Recovery is starting to get easier, and that's a wonderful thing. I have returned to work, on "easy duty" status- office type stuff, not getting back into the classroom for a bit still. I'm having less chest pain, but it's definitely not gone. My muscles are still pretty sore/inflexible, and not able to take much stress, but once again, healing. One irritation that has actually gotten a bit more frequent is something my surgeon told me to be ready for, and it's a little weird. Since I have a foreign object lodged in my chest cavity- the strut attached to my ribs that is supporting my sternum until new cartilage can do so, and that cartilage is growing, and in general things are changing inside- my chest will occasionally "click" from the inside. This is apparently from things doing a bit of rubbing or grinding against one another- for example, the bar on my ribs or the new cartilage I guess. I don't totally understand it, but what I do know is that it feels disgusting. It feels like something is broken and loose and moving around inside my chest. Sick. I guess it is supposed to pass with time. I felt it once and a while at the beginning of recovery, but it's happening quite a bit now- many many times per day and night. Sometime it will happen with every breath for a little while. It's a bit distracting. All part of getting better though.

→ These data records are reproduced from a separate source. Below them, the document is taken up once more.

### src/rtl/nzef_pkg.sv
// ----------------------------------------------------------------------------
// nzef_pkg
// Shared types, widths and register codes of the nonzero extent finder.
// ----------------------------------------------------------------------------
package nzef_pkg;

    // Offset counter width; offsets, starts and lengths wrap at this size.
    localparam int ADDR_BITS  = 40;
    // Width of the extent fields and of the configuration registers.
    localparam int FIELD_BITS = 40;
    localparam int BYTE_BITS  = 8;
    localparam int REG_IDX_BITS = 1;

    typedef logic [ADDR_BITS-1:0]    addr_t;
    typedef logic [FIELD_BITS-1:0]   field_t;
    typedef logic [BYTE_BITS-1:0]    byte_t;
    typedef logic [REG_IDX_BITS-1:0] reg_idx_t;

    // Register indexes of the configuration port.
    localparam reg_idx_t REG_HEADER_BYTES = 1'b0;
    localparam reg_idx_t REG_CHUNK_BYTES  = 1'b1;

    localparam field_t HEADER_BYTES_RESET = FIELD_BITS'(64'd115343360);
    localparam field_t CHUNK_BYTES_RESET  = FIELD_BITS'(64'd34603008);

    // Result of one step of the extent tracker.
    typedef struct packed {
        logic   produce;
        field_t extent_start;
        field_t extent_length;
        logic   extent_valid;
        logic   end_of_image;
        logic   size_overflow;
    } nzef_result_t;

    // Map an offset-width value onto a field: truncate or zero-extend.
    function automatic field_t addr_to_field(input addr_t a);
        logic [63:0] wide;
        wide = 64'(a);
        return wide[FIELD_BITS-1:0];
    endfunction

endpackage

### src/rtl/nzef_if.sv
// ----------------------------------------------------------------------------
// nzef interfaces
// Image byte channel, extent result channel and configuration write channel.
// ----------------------------------------------------------------------------
interface nzef_in_if;
    import nzef_pkg::*;

    logic  valid;
    logic  ready;
    byte_t data_byte;
    logic  last_byte;

    modport source (output valid, output data_byte, output last_byte, input ready);
    modport sink   (input valid, input data_byte, input last_byte, output ready);
endinterface
[config.mk]
export PLATFORM = sky130hd
export DESIGN_NAME = ordered_value_list_engine
export DESIGN_NICKNAME = d
export VERILOG_FILES = /design/src/rtl/ovl_pkg.sv /design/src/rtl/ovl_ram.sv /design/src/rtl/ovl_ctrl.sv /design/src/rtl/ordered_value_list_engine.sv
export SDC_FILE = /design/constraint.sdc
export NUM_CORES = 2
export LEC_CHECK = 0
export ABC_AREA = 1
export BUFFER_PORTS_ARGS = -buffer_cell sky130_fd_sc_hd__buf_2
export CORE_AREA = 4 4 456 458
export DETAILED_ROUTE_END_ITERATION = 10
export DIE_AREA = 0 0 460 462
export GPL_ROUTABILITY_DRIVEN = 0
export SLEW_MARGIN = 20
export SYNTH_ARGS = -nofsm -noshare
export SYNTH_HDL_FRONTEND = slang
export SYNTH_SLANG_ARGS = --single-unit
[constraint.sdc]
create_clock -name clk -period 9.6 [get_ports clk]
set_clock_uncertainty 0.2 [all_clocks]
set_input_delay 2.88 -clock clk [delete_from_list [all_inputs] [get_ports clk]]
set_output_delay 2.88 -clock clk [all_outputs]
set_load 0.005 [all_outputs]
File: src/sv/pwl_dp.sv
module pwl_dp
  import pwl_pkg::*;
#(
  parameter int TABLE_ROWS = 32,
  localparam int AW = (TABLE_ROWS > 1) ? $clog2(TABLE_ROWS) : 1
) (
  input  logic          clk,
  input  logic          rst,
  input  cmd_t          cmd,
  input  logic [AW-1:0] h_addr,
  input  logic [AW-1:0] v_addr,
  input  in_item_t      item,
  output status_t       status,
  output out_item_t     rsp_data,
  output logic          rsp_valid,
  input  logic          rsp_ready
);
  logic [AW+4:0]      ridx_ext;
  logic               wr_en;
  logic [31:0]        h_rdata;
  logic [ROW_W-1:0]   v_rdata;

  logic signed [31:0] alt;
  logic signed [31:0] hprev;
  logic signed [31:0] hlo;
  logic signed [31:0] hhi;
  logic [ROW_W-1:0]   vlo;
  logic [ROW_W-1:0]   vhi;
  logic [31:0]        res [NUM_VALUES];
  logic [31:0]        rem;
  logic [32:0]        quo;
  logic               neg;

  logic [32:0]        dh;
  logic [31:0]        dhu;
  logic [32:0]        off_full;
  logic [31:0]        off;
  logic [31:0]        vlo_sel;
  logic [31:0]        vhi_sel;
  logic [32:0]        dv;
  logic [32:0]        mag;
  logic [64:0]        prod_c;
  logic [32:0]        trial;
  logic               ge;
  logic [31:0]        res_val;

  assign ridx_ext = (AW + 5)'(item.row_index);
  assign wr_en    = cmd.write_row && ({27'b0, item.row_index} < 32'(TABLE_ROWS));

  pwl_ram #(.WIDTH(32), .DEPTH(TABLE_ROWS)) u_hram (
    .clk   (clk),
    .we    (wr_en),
    .waddr (ridx_ext[AW-1:0]),
    .wdata (item.breakpoint_height),
    .raddr (h_addr),
    .rdata (h_rdata)
  );

  pwl_ram #(.WIDTH(ROW_W), .DEPTH(TABLE_ROWS)) u_vram (
    .clk   (clk),
    .we    (wr_en),
    .waddr (ridx_ext[AW-1:0]),
    .wdata ({item.load_pressure, item.load_temperature, item.load_density}),
    .raddr (v_addr),
    .rdata (v_rdata)
  );

  assign dh       = {hhi[31], hhi} - {hlo[31], hlo};
  assign dhu      = dh[31:0];
  assign off_full = {alt[31], alt} - {hlo[31], hlo};
  assign off      = off_full[31:0];

  always_comb begin
    case (cmd.sel)
      SEL_PRESSURE: begin
        vlo_sel = vlo[95:64];
        vhi_sel = vhi[95:64];
      end
      SEL_TEMPERATURE: begin
        vlo_sel = vlo[63:32];
        vhi_sel = vhi[63:32];
      end
      default: begin
        vlo_sel = vlo[31:0];
        vhi_sel = vhi[31:0];
      end
    endcase
  end

  assign dv      = {vhi_sel[31], vhi_sel} - {vlo_sel[31], vlo_sel};
  assign mag     = dv[32] ? (33'd0 - dv) : dv;
  assign prod_c  = 65'(off) * 65'(mag);
  assign trial   = {rem, quo[32]};
  assign ge      = trial >= {1'b0, dhu};
  assign res_val = neg ? (vlo_sel - quo[31:0]) : (vlo_sel + quo[31:0]);

  assign status.alt_lt_h = alt < $signed(h_rdata);
  assign status.dh_pos   = !dh[32] && (dh != 33'd0);
  assign status.out_free = !rsp_valid || rsp_ready;

  always_ff @(posedge clk) begin
    if (cmd.latch_alt) begin
      alt <= item.query_altitude;
    end
    if (cmd.save_prev) begin
      hprev <= $signed(h_rdata);
    end
    if (cmd.take_bracket) begin
      hlo <= hprev;
      hhi <= $signed(h_rdata);
    end
    if (cmd.take_vlo) begin
      vlo <= v_rdata;
    end
    if (cmd.take_vhi) begin
      vhi <= v_rdata;
    end
    if (cmd.copy_lo) begin
      res[0] <= vlo[95:64];
      res[1] <= vlo[63:32];
      res[2] <= vlo[31:0];
    end
    if (cmd.mul_load) begin
      rem <= prod_c[64:33];
      quo <= prod_c[32:0];
      neg <= dv[32];
    end else if (cmd.div_step) begin
      rem <= ge ? 32'(trial - {1'b0, dhu}) : trial[31:0];
      quo <= {quo[31:0], ge};
    end
    if (cmd.store_res) begin
      res[cmd.sel] <= res_val;
    end
    if (cmd.publish) begin
      rsp_data.pressure_out    <= res[0];
      rsp_data.temperature_out <= res[1];
      rsp_data.density_out     <= res[2];
      rsp_data.region          <= cmd.region;
    end
  end

  always_ff @(posedge clk) begin
    if (rst) begin
      rsp_valid <= 1'b0;
    end else if (cmd.publish) begin
      rsp_valid <= 1'b1;
    end else if (rsp_ready) begin
      rsp_valid <= 1'b0;
    end
  end
endmodule
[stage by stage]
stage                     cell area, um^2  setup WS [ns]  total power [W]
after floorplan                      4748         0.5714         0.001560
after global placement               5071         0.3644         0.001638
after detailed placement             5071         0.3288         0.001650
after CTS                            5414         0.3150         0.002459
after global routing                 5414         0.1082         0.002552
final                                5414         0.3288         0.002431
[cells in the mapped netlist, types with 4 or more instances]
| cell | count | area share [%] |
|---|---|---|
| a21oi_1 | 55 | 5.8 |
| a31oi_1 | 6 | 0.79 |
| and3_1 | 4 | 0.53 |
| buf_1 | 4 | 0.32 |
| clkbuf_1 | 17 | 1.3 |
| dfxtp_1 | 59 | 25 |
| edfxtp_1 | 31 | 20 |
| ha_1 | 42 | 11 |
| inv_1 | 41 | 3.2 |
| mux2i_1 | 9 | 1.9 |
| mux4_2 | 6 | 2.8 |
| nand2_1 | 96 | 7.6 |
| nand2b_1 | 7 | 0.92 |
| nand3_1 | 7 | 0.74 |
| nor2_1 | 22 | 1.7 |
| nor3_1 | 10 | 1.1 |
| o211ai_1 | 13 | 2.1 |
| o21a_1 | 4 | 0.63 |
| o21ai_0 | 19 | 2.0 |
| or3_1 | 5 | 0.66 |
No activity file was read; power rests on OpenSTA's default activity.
[config.mk]
export PLATFORM = sky130hd
export DESIGN_NAME = ranked_list_store
export DESIGN_NICKNAME = d
export VERILOG_FILES = /design/src/rtl/rls_pkg.sv /design/src/rtl/rls_cell.sv /design/src/rtl/ranked_list_store.sv
export SDC_FILE = /design/constraint.sdc
export NUM_CORES = 2
export LEC_CHECK = 0
export BUFFER_PORTS_ARGS = -buffer_cell sky130_fd_sc_hd__buf_4
export CAP_MARGIN = 20
export CORE_MARGIN = 5
export CORE_UTILIZATION = 50
export CTS_CLUSTER_DIAMETER = 200
export DETAILED_ROUTE_END_ITERATION = 16
export PLACE_DENSITY = 0.73
export SYNTH_ARGS = -nofsm -noshare
export SYNTH_HDL_FRONTEND = slang
export SYNTH_HIERARCHICAL = 1
export SYNTH_SLANG_ARGS = --single-unit
[constraint.sdc]
create_clock -name clk -period 21.5 [get_ports clk]
set_input_delay 0 -clock clk [delete_from_list [all_inputs] [get_ports clk]]
set_output_delay 0 -clock clk [all_outputs]
set_load 0.03 [all_outputs]
==> config.mk <==
export PLATFORM = sky130hd
export DESIGN_NAME = fccm_ctrl
export DESIGN_NICKNAME = d
export VERILOG_FILES = /design/src/sv/fccm_pkg.sv /design/src/sv/fccm_ctrl.sv
export SDC_FILE = /design/constraint.sdc
export NUM_CORES = 1
export LEC_CHECK = 0
export BUFFER_PORTS_ARGS = -buffer_cell sky130_fd_sc_hd__buf_4
export CORE_MARGIN = 5
export CORE_UTILIZATION = 35
export CTS_CLUSTER_DIAMETER = 40
export CTS_CLUSTER_SIZE = 8
export DETAILED_ROUTE_END_ITERATION = 6
export SYNTH_ARGS = -nofsm -noshare
export SYNTH_HDL_FRONTEND = slang
export SYNTH_SLANG_ARGS = --single-unit
==> constraint.sdc <==
create_clock -name clk -period 6.12 [get_ports clk]
set_clock_uncertainty 0.1 [all_clocks]
set_input_delay 1.224 -clock clk [delete_from_list [all_inputs] [get_ports clk]]
set_output_delay 1.224 -clock clk [all_outputs]
set_load 0.05 [all_outputs]
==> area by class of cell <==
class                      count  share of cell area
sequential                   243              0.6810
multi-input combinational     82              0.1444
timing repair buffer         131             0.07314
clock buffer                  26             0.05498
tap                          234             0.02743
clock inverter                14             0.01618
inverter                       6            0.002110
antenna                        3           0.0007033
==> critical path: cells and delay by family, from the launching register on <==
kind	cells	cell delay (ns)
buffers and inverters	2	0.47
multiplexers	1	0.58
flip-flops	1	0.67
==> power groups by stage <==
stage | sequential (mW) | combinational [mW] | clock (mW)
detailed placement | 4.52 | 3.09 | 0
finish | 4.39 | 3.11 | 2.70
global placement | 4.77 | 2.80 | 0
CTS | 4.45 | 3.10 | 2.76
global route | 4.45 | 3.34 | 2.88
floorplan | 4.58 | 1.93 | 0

On another topic- I hate that I can't commute via bicycle right now. Alison and I currently own and pay insurance on three vehicles (we're trying to sell one), and they are sucking too much money. Automobiles tend to do nothing but take money from your pocket quickly, and my pickup has been exceptional at that recently. I just dumped a ton of money into diagnosing a IPDM (electronic relay box basically) that was causing the engine to randomly shut down (and wouldn't store any sort of diagnostic trouble code). Now that that's done, I've driven less than one hundred miles, and I've got a code coming through for a large EVAP system leak. It could be something as simple as a bad gas cap, but maybe something costly too. Not sure yet, and I can't really do much auto work for obvious reasons. Bugger. I guess I have two other cars.
If you are not recovering from surgery you should ride your bike to work instead of paying too much money on your silly car or truck. That's my view. You'll get hooked on it and wonder how you never did it before- trust me.
I'll keep you all posted on the surgery recovery, and I'm sure the truck issues will get solved. Later.